Standard Chartered Bitcoin a 100.000 dólares: ‘compra a gritos’ tras caída a 64.000

La firma británica cree que la presión sobre el precio viene de un giro en la comunicación de Strategy, no de un problema de solvencia. Para el banco, los 64.000 dólares son un 'grito de compra' antes del asalto a los 100.000.

Bitcoin ha bajado hasta los 64.000 dólares, pero Standard Chartered no se inmuta. El banco británico ha reiterado este viernes su previsión de que la criptodivisa más grande del mundo alcance los 100.000 dólares antes de fin de año, y califica el nivel actual de precio como “una compra a gritos” (a screaming buy).

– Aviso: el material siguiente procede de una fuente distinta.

Background: an optimization exercise with open tools, aiming at small area, a short achievable clock period and few clock cycles. Do not read the settings as production practice. Function was checked by simulation only, so behaviour that the tests miss may differ from the original. Power and IR drop assume default switching activity.

File: flow/config.mk
export PLATFORM = sky130hd
export DESIGN_NAME = mips
export DESIGN_NICKNAME = mips
export VERILOG_FILES = /design/flow/design.v
export SDC_FILE = /design/flow/constraint.sdc
export NUM_CORES = 4
export LEC_CHECK = 0
export CAP_MARGIN = 20
export CORE_MARGIN = 2
export CORE_UTILIZATION = 50
export CTS_CLUSTER_DIAMETER = 80
export CTS_CLUSTER_SIZE = 24
export SLEW_MARGIN = 20
File: flow/constraint.sdc
create_clock -name core_clock -period 9.0 [get_ports {clk}]
set_input_delay 1.8000 -clock core_clock [delete_from_list [all_inputs] [get_ports {clk}]]
set_output_delay 1.8000 -clock core_clock [all_outputs]
set_load 0.01 [all_outputs]
File: flow/design.v
`timescale 1ns / 1ps
`timescale 1ns / 1ps
module mips(
    input clk,
    input reset,
    output [31:0] i_addr,
    input  [31:0] i_data,
    output [31:0] d_addr,
    output [31:0] d_wdata,
    output        d_we,
    output [31:0] d_pc,
    input  [31:0] d_rdata,
    output        reg_we,
    output [4:0]  reg_addr,
    output [31:0] reg_wdata,
    output [31:0] reg_pc
    );
    reg [31:0] pc;
    assign i_addr = pc;
    reg        d_v;
    reg [31:0] d_ir, dpc;
    reg [31:0] e_a, e_b, e_x, e_pc;
    reg        e_sub, e_or, e_lw, e_sw, e_beq, e_wr;
    reg [4:0]  e_dst;
    reg        e_fsl;
    reg [31:0] m_res, m_sd, m_pc;
    reg        m_lw, m_sw, m_wr;
    reg [4:0]  m_dst;
    reg [31:0] w_res, w_pc;
    reg        w_wr;
    reg [4:0]  w_dst;
    reg [31:0] rf [1:31];
    reg [31:1] rf_v;             
    wire [31:0] m_val = m_lw ? d_rdata : m_res;
    always @(posedge clk) begin
        if (m_wr) rf[m_dst] <= m_val;
    end
    always @(posedge clk) begin
        if (reset) rf_v <= 31'b0;
        else if (m_wr) rf_v[m_dst] <= 1'b1;
    end
    wire [5:0] op = d_ir[31:26];
    wire [5:0] fn = d_ir[5:0];
    wire [4:0] rs = d_ir[25:21];
    wire [4:0] rt = d_ir[20:16];
    wire [4:0] rd = d_ir[15:11];
    wire [15:0] imm = d_ir[15:0];
    wire [31:0] simm = {{16{imm[15]}}, imm};
    wire rtype = (op == 6'h00);
    wire i_add = d_v & rtype & (fn == 6'h20);
    wire i_sub = d_v & rtype & (fn == 6'h22);
    wire i_jr  = d_v & rtype & (fn == 6'h08);
    wire i_ori = d_v & (op == 6'h0d);
    wire i_lui = d_v & (op == 6'h0f);
    wire i_lw  = d_v & (op == 6'h23);
    wire i_sw  = d_v & (op == 6'h2b);
    wire i_beq = d_v & (op == 6'h04);
    wire i_jal = d_v & (op == 6'h03);
    wire beq_always = i_beq & (rs == rt);      
    wire beq_cond   = i_beq & (rs != rt);
    wire [4:0] dst = (i_add | i_sub) ? rd : i_jal ? 5'd31 : rt;
    wire wr = (i_add | i_sub | i_ori | i_lui | i_lw | i_jal) & (dst != 5'd0);
    wire use_a = i_add | i_sub | i_ori | i_lw | i_sw | beq_cond;    
    wire use_b = i_add | i_sub | beq_cond;                          
    wire e_hit_rs = e_wr & (e_dst == rs);
    wire e_hit_rt = e_wr & (e_dst == rt);
    wire stall = (e_lw & ((use_a & e_hit_rs) | (use_b & e_hit_rt))) | (i_jr & e_hit_rs);
    wire [4:0] n_rs = stall ? rs : i_data[25:21];
    wire [4:0] n_rt = stall ? rt : i_data[20:16];
    reg  [31:1] oh_s, oh_t;
    integer di;
    always @(posedge clk) begin
        for (di = 1; di < 32; di = di + 1) begin
            oh_s[di] <= (n_rs == di);
            oh_t[di] <= (n_rt == di);
        end
    end
    wire [31:1] sel_s = oh_s & rf_v;
    wire [31:1] sel_t = oh_t & rf_v;
    reg  [31:0] rf_s, rf_t;
    integer ri;
    always @(*) begin
        rf_s = 32'b0;
        rf_t = 32'b0;
        for (ri = 1; ri < 32; ri = ri + 1) begin
            rf_s = rf_s | ({32{sel_s[ri]}} & rf[ri]);
            rf_t = rf_t | ({32{sel_t[ri]}} & rf[ri]);
        end
    end
    wire [31:0] rs_val = (m_wr && m_dst == rs) ? m_val : rf_s;
    wire [31:0] rt_val = (m_wr && m_dst == rt) ? m_val : rf_t;
    wire [31:0] br_tgt = pc + {simm[29:0], 2'b00};
    wire [31:0] sum = e_a + e_b + {31'b0, e_sub};
    wire [31:0] res = e_or ? (e_a | e_b) : sum;
    wire taken = e_beq & (e_a == e_b);
    wire [31:0] sd = e_fsl ? d_rdata : e_x;
    reg [31:0] npc;
    always @(*) begin
        if (taken) npc = e_x;
        else if (stall) npc = pc;
        else if (i_jal) npc = {pc[31:28], d_ir[25:0], 2'b00};
        else if (beq_always) npc = br_tgt;
        else if (i_jr) npc = rs_val;
        else npc = pc + 32'd4;
    end
    always @(posedge clk) begin
        if (reset) pc <= 32'h00003000;
        else pc <= npc;
    end
    always @(posedge clk) begin
        if (reset) d_v <= 1'b0;
        else if (taken) d_v <= 1'b0;
        else if (!stall) d_v <= 1'b1;
    end
    always @(posedge clk) begin
        if (!stall) begin
            d_ir <= i_data;
            dpc <= pc;
        end
    end
    wire fwd_s = e_hit_rs & ~e_lw;
    wire fwd_t = e_hit_rt & ~e_lw;
    wire bubble = stall;
    always @(posedge clk) begin
        if (reset | bubble) begin
            e_lw <= 1'b0; e_sw <= 1'b0; e_beq <= 1'b0; e_wr <= 1'b0;
        end else begin
            e_lw <= i_lw; e_sw <= i_sw; e_beq <= beq_cond; e_wr <= wr;
        end
    end
    always @(posedge clk) begin
        e_sub <= i_sub;
        e_or  <= i_ori | i_lui;
        e_dst <= dst;
        e_fsl <= e_hit_rt & e_lw;
        e_pc  <= dpc;
        e_a   <= i_jal ? dpc : i_lui ? 32'b0 : fwd_s ? res : rs_val;
        e_b   <= (i_add | i_beq) ? (fwd_t ? res : rt_val) :
                 i_sub ? ~(fwd_t ? res : rt_val) :
                 i_jal ? 32'd8 :
                 i_lui ? {imm, 16'b0} :
                 i_ori ? {16'b0, imm} : simm;
        e_x   <= i_sw ? (fwd_t ? res : rt_val) : br_tgt;
    end
    always @(posedge clk) begin
        if (reset) begin
            m_lw <= 1'b0; m_sw <= 1'b0; m_wr <= 1'b0;
        end else begin
            m_lw <= e_lw; m_sw <= e_sw; m_wr <= e_wr;
        end
    end
    always @(posedge clk) begin
        m_res <= res;
        m_sd  <= sd;
        m_pc  <= e_pc;
        m_dst <= e_dst;
    end
    assign d_addr  = m_res;
    assign d_wdata = m_sd;
    assign d_we    = m_sw;
    assign d_pc    = m_pc;
    always @(posedge clk) begin
        if (reset) w_wr <= 1'b0;
        else w_wr <= m_wr;
    end
    always @(posedge clk) begin
        w_res <= m_val;
        w_pc  <= m_pc;
        w_dst <= m_dst;
    end
    assign reg_we    = w_wr;
    assign reg_addr  = w_dst;
    assign reg_wdata = w_res;
    assign reg_pc    = w_pc;
endmodule
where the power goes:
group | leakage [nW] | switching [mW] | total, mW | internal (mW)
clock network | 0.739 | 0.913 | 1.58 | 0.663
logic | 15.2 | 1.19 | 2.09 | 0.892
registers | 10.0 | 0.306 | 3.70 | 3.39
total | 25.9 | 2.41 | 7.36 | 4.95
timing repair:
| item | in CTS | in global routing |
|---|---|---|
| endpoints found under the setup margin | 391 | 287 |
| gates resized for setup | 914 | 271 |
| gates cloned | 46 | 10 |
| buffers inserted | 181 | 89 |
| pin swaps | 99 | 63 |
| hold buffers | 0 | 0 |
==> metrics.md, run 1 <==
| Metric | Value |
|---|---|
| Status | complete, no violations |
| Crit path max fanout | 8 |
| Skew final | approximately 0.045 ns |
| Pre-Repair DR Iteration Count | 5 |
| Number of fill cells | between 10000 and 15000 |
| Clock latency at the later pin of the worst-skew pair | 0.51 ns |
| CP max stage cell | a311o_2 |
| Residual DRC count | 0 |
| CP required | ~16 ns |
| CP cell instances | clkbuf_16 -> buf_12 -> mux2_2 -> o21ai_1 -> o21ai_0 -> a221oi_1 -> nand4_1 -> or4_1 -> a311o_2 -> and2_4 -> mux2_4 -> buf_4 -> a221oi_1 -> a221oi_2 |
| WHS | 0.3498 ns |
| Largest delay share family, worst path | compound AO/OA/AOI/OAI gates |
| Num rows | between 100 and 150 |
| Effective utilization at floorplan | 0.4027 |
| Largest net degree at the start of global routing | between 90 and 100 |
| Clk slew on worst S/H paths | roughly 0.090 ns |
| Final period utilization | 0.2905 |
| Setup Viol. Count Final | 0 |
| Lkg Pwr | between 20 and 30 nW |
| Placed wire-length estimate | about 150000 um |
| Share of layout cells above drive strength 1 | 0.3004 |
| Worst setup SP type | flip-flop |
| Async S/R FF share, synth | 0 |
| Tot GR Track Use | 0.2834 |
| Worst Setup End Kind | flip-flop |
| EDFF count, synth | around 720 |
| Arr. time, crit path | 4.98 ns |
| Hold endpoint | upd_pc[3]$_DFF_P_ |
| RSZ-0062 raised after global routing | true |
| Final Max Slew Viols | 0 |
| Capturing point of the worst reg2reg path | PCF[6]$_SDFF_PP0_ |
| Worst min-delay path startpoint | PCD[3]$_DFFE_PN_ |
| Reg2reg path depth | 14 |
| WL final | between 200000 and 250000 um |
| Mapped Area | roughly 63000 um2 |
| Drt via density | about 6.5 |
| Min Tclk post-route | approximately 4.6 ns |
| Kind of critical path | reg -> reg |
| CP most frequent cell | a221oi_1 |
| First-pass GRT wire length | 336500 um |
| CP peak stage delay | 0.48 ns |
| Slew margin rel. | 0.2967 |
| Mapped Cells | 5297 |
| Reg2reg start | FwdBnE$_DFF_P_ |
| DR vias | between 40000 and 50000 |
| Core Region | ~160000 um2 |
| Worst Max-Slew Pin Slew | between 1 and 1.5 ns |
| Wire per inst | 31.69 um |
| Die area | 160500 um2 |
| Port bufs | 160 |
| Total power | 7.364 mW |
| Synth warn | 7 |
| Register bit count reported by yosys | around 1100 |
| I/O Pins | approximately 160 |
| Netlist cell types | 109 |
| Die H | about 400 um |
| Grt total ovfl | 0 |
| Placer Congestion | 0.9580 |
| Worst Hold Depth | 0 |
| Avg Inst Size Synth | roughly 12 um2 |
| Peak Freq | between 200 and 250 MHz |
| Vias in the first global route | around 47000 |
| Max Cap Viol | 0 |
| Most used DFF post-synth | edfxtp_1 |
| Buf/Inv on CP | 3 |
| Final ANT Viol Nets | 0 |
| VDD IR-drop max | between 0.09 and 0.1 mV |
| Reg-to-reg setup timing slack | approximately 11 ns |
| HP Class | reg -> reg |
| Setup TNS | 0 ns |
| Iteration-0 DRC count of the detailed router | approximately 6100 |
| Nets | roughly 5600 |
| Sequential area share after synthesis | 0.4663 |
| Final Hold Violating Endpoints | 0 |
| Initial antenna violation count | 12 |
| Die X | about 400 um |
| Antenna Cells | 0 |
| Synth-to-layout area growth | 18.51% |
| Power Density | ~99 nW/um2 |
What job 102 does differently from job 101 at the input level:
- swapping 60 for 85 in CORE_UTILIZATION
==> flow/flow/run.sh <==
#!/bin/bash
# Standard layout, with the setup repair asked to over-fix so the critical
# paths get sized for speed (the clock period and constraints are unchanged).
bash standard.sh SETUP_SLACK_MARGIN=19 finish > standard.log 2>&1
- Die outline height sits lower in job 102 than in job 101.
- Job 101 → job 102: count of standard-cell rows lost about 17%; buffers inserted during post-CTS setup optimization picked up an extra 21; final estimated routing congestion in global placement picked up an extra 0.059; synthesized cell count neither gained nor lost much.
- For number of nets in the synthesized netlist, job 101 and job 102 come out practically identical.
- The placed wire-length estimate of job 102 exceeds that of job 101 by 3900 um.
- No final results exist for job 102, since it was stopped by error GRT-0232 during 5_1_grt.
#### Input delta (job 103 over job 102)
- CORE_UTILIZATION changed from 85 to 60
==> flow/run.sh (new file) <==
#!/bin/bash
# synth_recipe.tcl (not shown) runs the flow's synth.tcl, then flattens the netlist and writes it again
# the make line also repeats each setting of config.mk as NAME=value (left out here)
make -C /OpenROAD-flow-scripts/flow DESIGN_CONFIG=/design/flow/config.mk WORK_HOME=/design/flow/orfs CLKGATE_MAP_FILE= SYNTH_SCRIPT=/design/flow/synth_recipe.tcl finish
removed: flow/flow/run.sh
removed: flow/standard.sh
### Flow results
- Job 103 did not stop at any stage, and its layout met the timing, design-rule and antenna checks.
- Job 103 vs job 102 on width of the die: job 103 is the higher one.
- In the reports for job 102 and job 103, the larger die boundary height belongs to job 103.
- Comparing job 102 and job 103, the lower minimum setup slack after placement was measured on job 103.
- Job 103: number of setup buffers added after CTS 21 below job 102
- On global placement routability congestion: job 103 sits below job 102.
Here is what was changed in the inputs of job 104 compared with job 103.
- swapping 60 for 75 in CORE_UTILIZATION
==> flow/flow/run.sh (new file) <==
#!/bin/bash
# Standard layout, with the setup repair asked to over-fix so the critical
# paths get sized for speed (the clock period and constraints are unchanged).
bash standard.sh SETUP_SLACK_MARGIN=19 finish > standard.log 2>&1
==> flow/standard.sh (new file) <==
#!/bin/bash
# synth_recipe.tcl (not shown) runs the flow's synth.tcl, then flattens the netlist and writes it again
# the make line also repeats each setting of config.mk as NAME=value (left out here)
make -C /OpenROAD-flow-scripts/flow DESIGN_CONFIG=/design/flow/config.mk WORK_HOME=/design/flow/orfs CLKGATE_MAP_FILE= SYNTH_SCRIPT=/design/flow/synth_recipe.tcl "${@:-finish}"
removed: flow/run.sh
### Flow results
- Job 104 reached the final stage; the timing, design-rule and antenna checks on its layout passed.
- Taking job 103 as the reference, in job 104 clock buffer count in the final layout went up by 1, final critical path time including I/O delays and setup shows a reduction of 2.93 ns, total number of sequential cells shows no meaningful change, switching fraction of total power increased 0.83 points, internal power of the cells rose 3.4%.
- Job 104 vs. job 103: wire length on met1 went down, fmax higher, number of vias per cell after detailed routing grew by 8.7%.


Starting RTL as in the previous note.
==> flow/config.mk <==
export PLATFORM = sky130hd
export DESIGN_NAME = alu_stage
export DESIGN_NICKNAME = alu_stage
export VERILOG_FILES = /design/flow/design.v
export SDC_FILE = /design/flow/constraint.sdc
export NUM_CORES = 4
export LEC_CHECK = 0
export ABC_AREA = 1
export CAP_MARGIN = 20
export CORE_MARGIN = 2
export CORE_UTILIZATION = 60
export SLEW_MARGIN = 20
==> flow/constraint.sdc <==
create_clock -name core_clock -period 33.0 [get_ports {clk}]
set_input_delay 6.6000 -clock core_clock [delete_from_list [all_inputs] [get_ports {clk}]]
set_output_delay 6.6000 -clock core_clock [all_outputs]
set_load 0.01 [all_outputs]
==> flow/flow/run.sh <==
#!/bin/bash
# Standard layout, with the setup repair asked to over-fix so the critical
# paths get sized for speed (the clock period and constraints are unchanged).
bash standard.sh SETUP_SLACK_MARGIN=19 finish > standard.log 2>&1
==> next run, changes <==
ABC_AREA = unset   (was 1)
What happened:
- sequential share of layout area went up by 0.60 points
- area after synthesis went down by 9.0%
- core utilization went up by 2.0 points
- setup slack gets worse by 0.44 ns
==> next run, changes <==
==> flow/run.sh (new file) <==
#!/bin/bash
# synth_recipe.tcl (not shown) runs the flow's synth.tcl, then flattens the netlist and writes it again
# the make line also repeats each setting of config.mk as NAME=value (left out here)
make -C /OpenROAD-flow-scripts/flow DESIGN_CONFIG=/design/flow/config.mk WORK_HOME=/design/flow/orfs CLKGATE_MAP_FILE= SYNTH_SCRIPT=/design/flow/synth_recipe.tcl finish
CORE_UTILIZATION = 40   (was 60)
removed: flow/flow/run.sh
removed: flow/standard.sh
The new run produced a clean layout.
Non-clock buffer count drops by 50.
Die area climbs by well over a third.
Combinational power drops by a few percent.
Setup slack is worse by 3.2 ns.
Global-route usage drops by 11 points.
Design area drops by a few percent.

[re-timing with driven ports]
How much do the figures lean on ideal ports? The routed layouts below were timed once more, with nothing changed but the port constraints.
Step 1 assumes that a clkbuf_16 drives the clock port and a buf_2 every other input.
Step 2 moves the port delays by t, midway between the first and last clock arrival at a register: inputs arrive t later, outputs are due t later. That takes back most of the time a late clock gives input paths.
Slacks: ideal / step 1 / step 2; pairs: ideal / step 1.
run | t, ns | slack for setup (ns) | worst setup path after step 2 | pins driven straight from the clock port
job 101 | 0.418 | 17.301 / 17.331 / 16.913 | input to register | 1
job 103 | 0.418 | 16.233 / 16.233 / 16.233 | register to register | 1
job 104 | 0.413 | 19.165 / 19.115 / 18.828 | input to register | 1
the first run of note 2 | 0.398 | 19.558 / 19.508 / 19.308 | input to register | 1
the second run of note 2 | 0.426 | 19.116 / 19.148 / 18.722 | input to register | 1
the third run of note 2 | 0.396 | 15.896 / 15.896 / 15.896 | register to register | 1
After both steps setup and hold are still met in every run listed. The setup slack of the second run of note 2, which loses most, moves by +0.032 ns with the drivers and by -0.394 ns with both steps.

La razón de la reciente debilidad, según un informe interno al que ha tenido acceso Bitcoin Magazine, no hay que buscarla en los fundamentos de la red. Está en Strategy (la empresa antes conocida como MicroStrategy), el mayor tenedor corporativo de bitcoin del mundo, con 843.775 monedas en cartera, más del 4% de toda la oferta máxima que jamás existirá.

Publicidad

Strategy ha vendido 3.588 BTC por unos 216 millones de dólares en la última semana, su mayor desinversión hasta la fecha.  El mercado interpretó el movimiento como una ruptura de su mantra “nunca vender bitcoin”, una pieza clave del relato que sostenía su prima de valoración.

El giro de Strategy: del ‘nunca vender’ a vender 3.588 bitcoins

Durante años, el modelo de negocio de Strategy se apoyó en una premisa simple: comprar bitcoin con el dinero obtenido al emitir acciones y no vender nunca. Esa coherencia le permitía mantener un mNAV —el valor de la empresa dividido entre el valor de sus bitcoins— por encima de 1,0, lo que a su vez le permitía captar más capital y seguir acumulando.

Pero con el mNAV rondando ahora 1,0, las matemáticas han cambiado. La empresa ha virado hacia un modelo más complejo: usar sus bitcoins como respaldo de STRC, una acción preferente perpetua que paga un dividendo del 12% anual y funciona como un producto de crédito. La comunicación de ese giro ha sido, según Standard Chartered, el origen del castigo del mercado.

El bucle negativo se aceleró cuando STRC rompió su paridad de 100 dólares y llegó a tocar los 71,25 dólares a finales de junio. Aunque ahora ronda los 90 dólares, la reserva de efectivo para los dividendos sigue siendo sólida: 2.550 millones de dólares, equivalentes a 17,4 meses de cobertura.

Lo que el mercado castigó no fue la venta de bitcoin, sino la falta de claridad sobre por qué se produjo.

¿Compra a gritos? El argumento de Standard Chartered

Geoffrey Kendrick, responsable de investigación de activos digitales del banco, compara la situación con un banco central que promete hacer “lo que sea necesario” y, gracias a su credibilidad, nunca tiene que actuar. Si Strategy logra transmitir con eficacia su nueva estrategia, argumenta, ni siquiera necesitará vender más bitcoins.

Para el analista, el episodio es ruido, no una señal sobre la dirección del bitcoin a medio plazo. Con la criptodivisa en torno a 64.000 dólares, la considera “una compra a gritos” (a screaming buy) y mantiene su objetivo de 100.000 dólares para finales de 2026. La reciente debilidad, según él, abre una ventana de oportunidad para los inversores que miran más allá de las turbulencias de corto plazo.

Un giro estratégico que cambia las reglas del juego

El paso de “nunca vender” a una política de ventas programadas no es trivial. JPMorgan ya ha advertido de que introduce un “riesgo bidireccional evitable”, al convertir a Strategy en comprador y vendedor al mismo tiempo. Si el mercado percibe que las ventas responden a necesidades de liquidez y no a una visión estratégica, la prima de la acción podría resentirse.

Eso sí, la propia naturaleza del bitcoin como activo descentralizado y escaso sigue intacta. El banco británico no cuestiona los fundamentos de la red, sino que apuesta a que las señales de confianza terminarán imponiéndose. La pregunta abierta es si el mercado aceptará ese argumento en un entorno en el que la liquidez y las narrativas cambian a gran velocidad.

De momento, los 64.000 dólares se han convertido en un campo de pruebas. Si Standard Chartered acierta, los próximos meses podrían regalar una de esas remontadas que solo el criptomercado sabe ofrecer.